Call of Cthulhu, 7th Edition - There's going to be a lot of cthulhu-gaming-related entries in the future of these posts, but they all have to start with this. Chaosium's enormous project to crowdfund the new version of their tabletop role-playing game is somehow the best and the worst project. The most and the least successful. At the outset, the plan was to produce a new rulebook, and a new handbook for players. And then the stretch goals started. Improvements to the books, various editions of the books, additional books, tchotchkes, pencils, t-shirts, bumper stickers, mugs, audio cds, decks of cards, boxed sets of previous projects, posters, just so much stuff. It was an exciting project to watch complete as more and more stuff got thrown in. I'm not sure the substantial amount of money I pledged covered shipping it all to me, let alone designing and producing it. In the end (I'm pretty sure it's all finally over) it would nearly break Chaosium, which would change owners before beginning to deliver the goods years after their original estimate. Many of the extra bonus items would be cancelled, but nearly a foot of my bookcase would be filled by about ten books plus the enormous box set of Horror on the Orient Express. It's amazing. I've only managed to get a half-dozen game sessions together so far, but they've been excellent and it's a fond dream to play through the rest.

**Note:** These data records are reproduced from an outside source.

## SUBWAY
module SUBWAY(
    clk,
    rst_n,
    in_valid,
    init,
    in0,
    in1,
    in2,
    in3,
    out_valid,
    out
);
Size: ~740 cells after synthesis, roughly 16 I/O pins, ~7200 um^2 of cells after synthesis.
make LEC_CHECK=0 ABC_AREA=1 CAP_MARGIN=20 CELL_PAD_IN_SITES_GLOBAL_PLACEMENT=3 CORE_ASPECT_RATIO=0.93 CORE_MARGIN=5 CORE_UTILIZATION=40 GPL_ROUTABILITY_DRIVEN=1 GPL_TIMING_DRIVEN=1 MAX_ROUTING_LAYER=met4 SLEW_MARGIN=5 TNS_END_PERCENT=60 finish   # period 1.63 ns
run.sh (not shown) runs the stock make flow with config.mk's settings and CLKGATE_MAP_FILE=.
The first run completed and failed the layout checks on negative setup slack.
==> next run, changes <==
ABC_AREA = not set   (was 1)
CELL_PAD_IN_SITES_GLOBAL_PLACEMENT = not set   (was 3)
CORE_ASPECT_RATIO = not set   (was 0.93)
CORE_MARGIN = 2   (was 5)
GPL_ROUTABILITY_DRIVEN = not set   (was 1)
GPL_TIMING_DRIVEN = not set   (was 1)
MAX_ROUTING_LAYER = not set   (was met4)
SETUP_SLACK_MARGIN = 0.65   (was not set)
SLEW_MARGIN = 20   (was 5)
TNS_END_PERCENT = not set   (was 60)
clock period = 2.32 ns   (was 1.63 ns; I/O delays follow)
Effect:
- Now the flow went through all stages and came out clean
- design area came out lower by a few percent
- via count fell by about a fifth
- clock skew barely changes
- power drops by a quarter to a third
==> next run, changes <==
ABC_AREA = 1   (was not set)
CORE_UTILIZATION = 71   (was 40)
SETUP_SLACK_MARGIN = not set   (was 0.65)
clock period = 1.73 ns   (was 2.32 ns; I/O delays follow)
Effect:
- With this change the flow finished but failed the layout checks on negative setup slack
- power came out higher by a quarter to a third
- non-clock buffer count is higher by 3
- combinational power is higher by well over a third
- synthesized cell count increases by well over a third
- fmax went up by a little under a tenth
- setup slack is worse by 430 ps
- routed wire length increases by a quarter to a third
- utilization is higher by 37 points
- cell area is higher slightly
==> next run, changes <==
CORE_UTILIZATION = 62   (was 71)
clock period = 1.36 ns   (was 1.73 ns; I/O delays follow)
The new run finished but failed the layout checks on negative setup slack.
Design area goes up by 5.3%.
Critical path depth is unchanged.
Total power goes up by 29%.

========
Setup of build 32:
SUBWAY again, from the RTL that the note above started with.
Settings: LEC_CHECK=0, ABC_AREA=1, CAP_MARGIN=35, CORE_ASPECT_RATIO=0.91, CORE_MARGIN=2, CORE_UTILIZATION=71, CTS_CLUSTER_DIAMETER=51, CTS_CLUSTER_SIZE=40, HOLD_SLACK_MARGIN=0.29, MAX_ROUTING_LAYER=met5, PLACE_DENSITY_LB_ADDON=0.1, SETUP_SLACK_MARGIN=-0.03, SLEW_MARGIN=20, TNS_END_PERCENT=50; clock period 1.29 ns.
No crash in build 32: every stage finished, but the layout fails its final checks due to setup timing.
#### Input delta (build 98 over build 32)
- CORE_UTILIZATION changed from 71 to 21
- CTS_CLUSTER_SIZE removed (was 40)
- HOLD_SLACK_MARGIN changed from 0.29 to 0.14
- the clock period (ns, I/O delays scaled along) changed from 1.29 to 1.78
[summary]
- Although build 98 finished all stages, its layout failed final checks on setup timing.
- The final critical path time including I/O delays and setup in build 98 sits 0.32 ns below the value recorded for build 32.
- Via count on build 98 is ahead of build 32.
- From build 32 to build 98 the numbers moved as follows: first-iteration DRC count now smaller; remaining max-slew budget at the tightest pin went down 11 points; final area went down 4.1%.
- Changes observed in build 98 relative to build 32: final standard cell utilization of the core dropped 66 points, x dimension of the die rose by 89 µm, area growth from synthesis to layout saw a decrease, floorplan utilization dropped 51 points.
- Relative to build 32, the non-clock buffer count in the final layout measured on build 98 has decreased by more than a quarter.
- | count of clock buffers in the final design | build 98 vs build 32 | 3 lower |
Relative to build 98, the following input files were edited for build 75:
- PLACE_DENSITY now 0.4, previously not set
- CTS_CLUSTER_SIZE now 32, previously not set
- HOLD_SLACK_MARGIN now -0.01, was 0.14
- PLACE_DENSITY_LB_ADDON no longer set, was 0.1
- CORE_UTILIZATION now 72, was 21
- the clock period (ns, I/O delays scaled along) now 1.29, was 1.78
[summary]
The worst clock skew on build 98 is in line with that on build 75.
Against build 98, total design power in build 75 rose by more than a quarter.
Build 75 vs build 98, clock period minus final worst setup slack went up by 0.41 ns.
Build 75 vs build 98 — cell depth of the worst flop-to-flop path rose 1.
In the tables for build 98 and build 75, final routed wirelength across all metal layers reads lower with build 98.
Build 98 -> build 75: total internal power increased by more than a quarter
Not one of build 98 and build 75 finished clean.
Every stage of build 98 finished as expected; the final checks, on the other hand, flagged setup timing, which means the layout fails.
Delta (build 75 minus build 98): post-synthesis to final-layout area growth increased 0.88 points, share of synthesized area spent on multiplexers essentially unchanged, die boundary height decreased about 45%.
Build 98 has lower wire length of the first global-routing pass than build 75.
Build 75: post-layout period usage of the worst path 73 points above build 98
Input changes introduced in build 27 (baseline for comparison: build 75):
- changing HOLD_SLACK_MARGIN from -0.01 to 0.29
- changing CTS_CLUSTER_SIZE from 32 to 40
- changing CORE_UTILIZATION from 72 to 71
- changing PLACE_DENSITY from 0.4 to 0.35
- changing CTS_CLUSTER_DIAMETER from 51 to 375
==> results <==
As the logs show, build 27 stopped at 5_1_grt after a tool error, so it never reached the end of the flow. Going from build 75 to build 27, the area of the core was found to have gone up by 3.8%. Compare build 27 and build 75 | placement row count higher: build 27. Cmp build 27 and build 75 / post-CTS setup-driven buffer insertion count / lower: build 75. Compared with build 75, build 27 shows a die area that is about 1.4% higher. Build 27 against build 75: synthesized instance count neither gained nor lost much, minimum setup slack after placement shows an increase of 0.039 ns.
The following lists how build 74 was set up differently from build 27:
- swapping 1 for 0 in ABC_AREA
- putting PLACE_DENSITY_LB_ADDON at 0.1 where nothing was set
- clearing PLACE_DENSITY, which used to be 0.35
- swapping 71 for 70 in CORE_UTILIZATION
- swapping 0.29 for -0.01 in HOLD_SLACK_MARGIN
- swapping 40 for 32 in CTS_CLUSTER_SIZE
- swapping 375 for 78 in CTS_CLUSTER_DIAMETER
Results
Every stage of build 74 finished as expected; the final checks, on the other hand, flagged setup timing, which means the layout fails. Relative to build 27, overall die width decreased by 0.71% in build 74. Compared with build 27, in build 74 vertical extent of the die has decreased; final weighted congestion in routability-driven placement lower. Cell count after synthesis (build 74 vs. build 27) decreases by more than a quarter.
Setup changes, build 74 to build 16
- a change of SETUP_SLACK_MARGIN from -0.03 to 0.3
- a deleted TNS_END_PERCENT that had been 50
- a deleted CORE_ASPECT_RATIO that had been 0.91
- a change of CTS_CLUSTER_SIZE from 32 to 37
- a deleted CTS_CLUSTER_DIAMETER that had been 78
- a change of CORE_UTILIZATION from 70 to 68
- a change of CAP_MARGIN from 35 to 20
- a deleted ABC_AREA that had been 0
- a deleted MAX_ROUTING_LAYER that had been met5
- a change of HOLD_SLACK_MARGIN from -0.01 to 0.24
- a deleted PLACE_DENSITY_LB_ADDON that had been 0.1
Findings:
Build 16 did not finish: a tool error stopped it during 4_1_cts.
Build 16 -> build 74: post-synthesis net count delta 0, exact match
Relative to build 74, effective utilization at floorplan has decreased by 3.8 points in build 16.
Looking at placed cell area, build 16 sits about 3.3% above build 74.
What build 74 reported for core area has to be multiplied by 1.05 to get the figure for build 16.
Die size: build 16 exceeds build 74
Power and IR drop assume default switching activity.
**config.mk**
```make
export PLATFORM = sky130hd
export DESIGN_NAME = Top_1553B_APB
export DESIGN_NICKNAME = Top_1553B_APB
export VERILOG_FILES = /design/flow/design.v
export SDC_FILE = /design/flow/constraint.sdc
export NUM_CORES = 4
export LEC_CHECK = 0
export ABC_AREA = 1
export CAP_MARGIN = 20
export CORE_MARGIN = 2
export CORE_UTILIZATION = 72
export CTS_CLUSTER_DIAMETER = 203
export MAX_ROUTING_LAYER = met4
export PLACE_DENSITY_LB_ADDON = 0.03
export SETUP_SLACK_MARGIN = 1.85
export SLEW_MARGIN = 20
```
**constraint.sdc**
```tcl
create_clock -name core_clock -period 6.25 [get_ports {APB_CLK}]
set_input_delay 1.2500 -clock core_clock [delete_from_list [all_inputs] [get_ports {APB_CLK}]]
set_output_delay 1.2500 -clock core_clock [all_outputs]
set_load 0.01 [all_outputs]
```
Design CannyEdge, start of the top module:
module CannyEdge(dAddrRegRow, dAddrRegCol, bWE, bCE, InData, OutData,
	OPMode, bOPEnable, dReadReg, dWriteReg,	clk, rst_b);
	input 	[2:0]						dAddrRegRow, dAddrRegCol;  
	input									bWE, bCE;  
	input 	[8-1:0] 	InData;
	output 	[8-1:0] 	OutData;
	reg     	[8-1:0] 	OutData;
	input 	[2:0]						OPMode;   
	input 								bOPEnable;  
	input 	[3:0]						dReadReg, dWriteReg;
	input									clk, rst_b;
	reg   [8-1:0]			regX[0:24];	 
	reg 	[8-1:0]			regY[0:24];	 
	reg 	[8-1:0]			regZ[0:24];	 
	wire 	[8-1:0]			gf[0:24];	 
	wire signed [31:0]	sobelX[0:8]; 
	wire signed [31:0]	sobelY[0:8]; 
	reg 	[8-1:0]			Out_gf, Out_gradient, Out_direction, Out_bThres;
	parameter 							dThresHigh = 15;
	parameter							dThresLow = 10;
	reg 		[31:0]					tpSum, Sum;
	reg		[1:0]						IntSignal;
	reg signed	 	[31:0] 			Gx, Gy, fGx, fGy, Gxadd, Gyadd, Gxyadd, fGx_t;
	reg signed	[1:0]					dx, dy;
	integer 								i, j, k;
	assign gf[0] =1;  assign gf[1] =3;  assign gf[2]=4;   assign gf[3]=3;   assign gf[4]=1;
	assign gf[5] =3;  assign gf[6] =7;  assign gf[7]=10;  assign gf[8]=7;   assign gf[9]=3;
	assign gf[10]=4;  assign gf[11]=10; assign gf[12]=16; assign gf[13]=10; assign gf[14]=4;
	assign gf[15]=3;  assign gf[16]=7;  assign gf[17]=10; assign gf[18]=7;  assign gf[19]=3;
	assign gf[20]=1;  assign gf[21]=3;  assign gf[22]=4;  assign gf[23]=3;  assign gf[24]=1;
	assign sobelX[0]=-1;	assign sobelX[1]=0; assign sobelX[2]=1;
	assign sobelX[3]=-2;	assign sobelX[4]=0; assign sobelX[5]=2;
  ...
make LEC_CHECK=0 CAP_MARGIN=20 CORE_ASPECT_RATIO=0.99 CORE_MARGIN=2 CORE_UTILIZATION=72 CTS_CLUSTER_DIAMETER=94 HOLD_SLACK_MARGIN=-0.06 MAX_ROUTING_LAYER=met4 SETUP_SLACK_MARGIN=0.46 SLEW_MARGIN=20 finish   # period 8.77 ns
run.sh (not shown) runs the stock make flow with config.mk's settings and CLKGATE_MAP_FILE=.
The baseline produced a layout that fails on negative setup slack.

I might just have to take a chance on this having friends thing again some day.

Kickstarter Monday: Apparel

For the first Monday of the month, Media Monday is a Kickstarter Katchup. This month, some projects that let me wear my backing on my sleeve:

A hat that says ‘movies’ on it - You know how sometimes, if you don’t want to buy the actual thing being made or whatever, but you still support the project, you can back at a lower level and just get a thank you, or a bumper sticker or something? I got a t-shirt that says ‘movies’ on it. I'd have understood if it was a shirt that said "A hat that says 'movies' on it" but it doesn't. It says ‘movies.’ I consider backing this project a great success.

Slim 360 Wallet - The wallet I bought from the book store / gift shop when I was visiting colleges was pretty well worn out after a decade and change, so I found a new one on Kickstarter. I went with this one because the campaign was running when I was looking, it must have seemed nicer than the others available at the same time, and it wasn't too expensive. It turned out great, and I backed one of the same creator’s later projects in order to get a gift for my dad, who by all accounts is happy with his new slimmer wallet as well.  

"DARIUSTX vs. the Angels of Goliad" - This is an album by Darius Holbert, who wrote music for my podcast, Better Radio, for free, even though we’d never met. I was very happy to be able to repay him in some small way. I haven’t ever listened to this album, but I wear the t-shirt around a lot. 

I know how officially and all, kickstarter isn't a store, but sometimes it kind of is. It's a little less exciting than an aluminum car or a perpetual motion machine, but backing three simple projects that do exactly what they say is still pretty satisfying.